And when the question of reconciliation comes up--what seemed 10 years ago so important--she becomes noticeably angry. “I don’t know what reconciliation means; forgiveness can only be given if someone actually asks for it. . . . You have to place torture in a proper context,” she says. “Otherwise, you are not actually honoring the people who have suffered, you are merely looking at a body that has been assaulted or mutilated. . . . [I]t’s about power, about privilege, about poverty and the distribution of resources; it’s about something which is most preventable.”

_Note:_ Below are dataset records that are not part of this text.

<file path="config.mk">
export PLATFORM = sky130hd
export DESIGN_NAME = pipeline_stall_ctrl
export DESIGN_NICKNAME = d
export VERILOG_FILES = /design/src/rtl/cpu_pkg.sv /design/src/rtl/sat_counter.sv /design/src/rtl/pipeline_stall_ctrl.sv
export SDC_FILE = /design/constraint.sdc
export NUM_CORES = 1
export LEC_CHECK = 0
export CELL_PAD_IN_SITES_DETAIL_PLACEMENT = 1
export CELL_PAD_IN_SITES_GLOBAL_PLACEMENT = 1
export CORE_MARGIN = 4
export CORE_UTILIZATION = 35
export DETAILED_ROUTE_END_ITERATION = 12
export PLACE_DENSITY = 0.83
export REMOVE_ABC_BUFFERS = 1
export SLEW_MARGIN = 20
export SYNTH_ARGS = -nofsm -noshare
export SYNTH_HDL_FRONTEND = slang
export SYNTH_SLANG_ARGS = --single-unit
</file>
<file path="constraint.sdc">
create_clock -name clk -period 2.3 [get_ports clk]
set_clock_uncertainty 0.2 [all_clocks]
set_input_delay 0.46 -clock clk [delete_from_list [all_inputs] [get_ports clk]]
set_output_delay 0.46 -clock clk [all_outputs]
set_load 0.01 [all_outputs]
</file>
<file path="src/rtl/cpu_pkg.sv">
// Shared CPU definitions: hazard-responder state encoding, NOP opcode and the
// default control-instruction latencies also used by the hazard detector bench.
package cpu_pkg;

  typedef enum logic [1:0] {
    IDLE      = 2'd0,
    WAIT_BR   = 2'd1,
    WAIT_CALL = 2'd2,
    WAIT_RET  = 2'd3
  } stall_state_t;

  // addi x0, x0, 0
  localparam logic [31:0] NOP_INSN = 32'h0000_0013;

  localparam int DEF_BR_LAT   = 2;
  localparam int DEF_CALL_LAT = 3;
  localparam int DEF_RET_LAT  = 4;

endpackage

</file>
<file path="src/rtl/sat_counter.sv">
// Up-counter that sticks at all-ones instead of wrapping.
module sat_counter #(
  parameter int W = 16
) (
  input  logic         clk,
  input  logic         rst,
  input  logic         inc,
  output logic [W-1:0] count
);

  // NOTE: sequential state uses non-blocking assignments so every flop samples
  // pre-edge values regardless of block evaluation order.
  always_ff @(posedge clk or posedge rst) begin
    if (rst)
      count <= '0;
    else if (inc && (count != '1))
      count <= count + 1'b1;
  end

endmodule

</file>
<file path="src/rtl/pipeline_stall_ctrl.sv">
// Hazard responder beside decode: stalls/bubbles on data hazards, freezes and
// flushes fetch for call/ret/branch, and pulses the detector's release lines.
module pipeline_stall_ctrl
  import cpu_pkg::*;
#(
  parameter int BR_LAT   = DEF_BR_LAT,
  parameter int CALL_LAT = DEF_CALL_LAT,
  parameter int RET_LAT  = DEF_RET_LAT,
  parameter int CNT_W    = 3,
  parameter int STAT_W   = 16
) (
  input  logic              clk,
  input  logic              rst,
  input  logic              data_hazard,
  input  logic              control_hazard,
  input  logic              call_id,
  input  logic              ret_id,
  input  logic              branch_id,
  input  logic              branch_taken,
  output logic              pc_stall,
  output logic              ifid_stall,
  output logic              idex_bubble,
  output logic              ifid_flush,
  output logic              pc_redirect,
  output logic              clr_call_haz,
  output logic              clr_ret_haz,
  output logic              clr_branch_haz,
  output logic              protocol_err,
  output logic [STAT_W-1:0] stall_cycles
);

  stall_state_t     state;
  logic [CNT_W-1:0] cnt;
  logic             accept;
  logic             release_cyc;
  logic             clr_any;
  logic             clr_d;
  logic             accept_d;

  assign accept      = (state == IDLE) && !data_hazard && (call_id || ret_id || branch_id);
  assign release_cyc = (state != IDLE) && (cnt == '0);
  assign clr_any     = clr_call_haz || clr_ret_haz || clr_branch_haz;

  // control_hazard is legitimately high in IDLE only while the detector is
  // still catching up with a release pulse or an accept.
  always_ff @(posedge clk or posedge rst) begin
    if (rst) begin
      state          <= IDLE;
      cnt            <= '0;
      clr_call_haz   <= 1'b0;
      clr_ret_haz    <= 1'b0;
      clr_branch_haz <= 1'b0;
      clr_d          <= 1'b0;
      accept_d       <= 1'b0;
      protocol_err   <= 1'b0;
    end else begin
      clr_call_haz   <= release_cyc && (state == WAIT_CALL);
      clr_ret_haz    <= release_cyc && (state == WAIT_RET);
      clr_branch_haz <= release_cyc && (state == WAIT_BR);
      clr_d          <= clr_any;
      accept_d       <= accept;
      if ((state == IDLE) && control_hazard && !clr_any && !clr_d && !accept_d)
        protocol_err <= 1'b1;

      case (state)
        IDLE: begin
          if (accept) begin
            if (call_id) begin
              state <= WAIT_CALL;
              cnt   <= CNT_W'(CALL_LAT - 1);
            end else if (ret_id) begin
              state <= WAIT_RET;
              cnt   <= CNT_W'(RET_LAT - 1);
            end else begin
              state <= WAIT_BR;
              cnt   <= CNT_W'(BR_LAT - 1);
            end
          end
        end
        default: begin
          if (cnt == '0)
            state <= IDLE;
          else
            cnt <= cnt - 1'b1;
        end
      endcase
    end
  end

  // NOTE: every output gets a default before the case so no latch is inferred.
  always_comb begin
    pc_stall    = 1'b0;
    ifid_stall  = 1'b0;
    idex_bubble = 1'b0;
    ifid_flush  = 1'b0;
    pc_redirect = 1'b0;
    if (state == IDLE) begin
      if (data_hazard) begin
        pc_stall    = 1'b1;
        ifid_stall  = 1'b1;
        idex_bubble = 1'b1;
      end
    end else begin
      // Decode holds only flushed NOPs here, so data_hazard is irrelevant.
      ifid_flush  = 1'b1;
      pc_stall    = !release_cyc;
      pc_redirect = release_cyc && ((state != WAIT_BR) || branch_taken);
    end
  end

  sat_counter #(.W(STAT_W)) u_stall_cnt (
    .clk   (clk),
    .rst   (rst),
    .inc   (pc_stall),
    .count (stall_cycles)
  );

endmodule
</file>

More than 50 years after the Charter of the United Nations of 1945 and the Universal Declaration of Human Rights of 1948, Bamber reminds us of the vow that followed World War II: Never again. The timing is right: Today more people live under governments that practice torture than governments that don’t. Though it may be understandable that the fate of torturers seemed more significant than the lives of their victims--willful forgetfulness of the unchampioned and abused is, after all, the tragic hallmark of the century--Belton and Bamber remind us that the treatment and the fate of the individual, the solitary man or woman lying in prison, has the greatest power to subvert and degrade the moral life of the state. Belton may call “The Good Listener” a footnote to the last 50 years of human rights abuses, but it is far more. Driven by Bamber’s passion and his own intelligent assessment of the history, Belton has written a valuable call to action.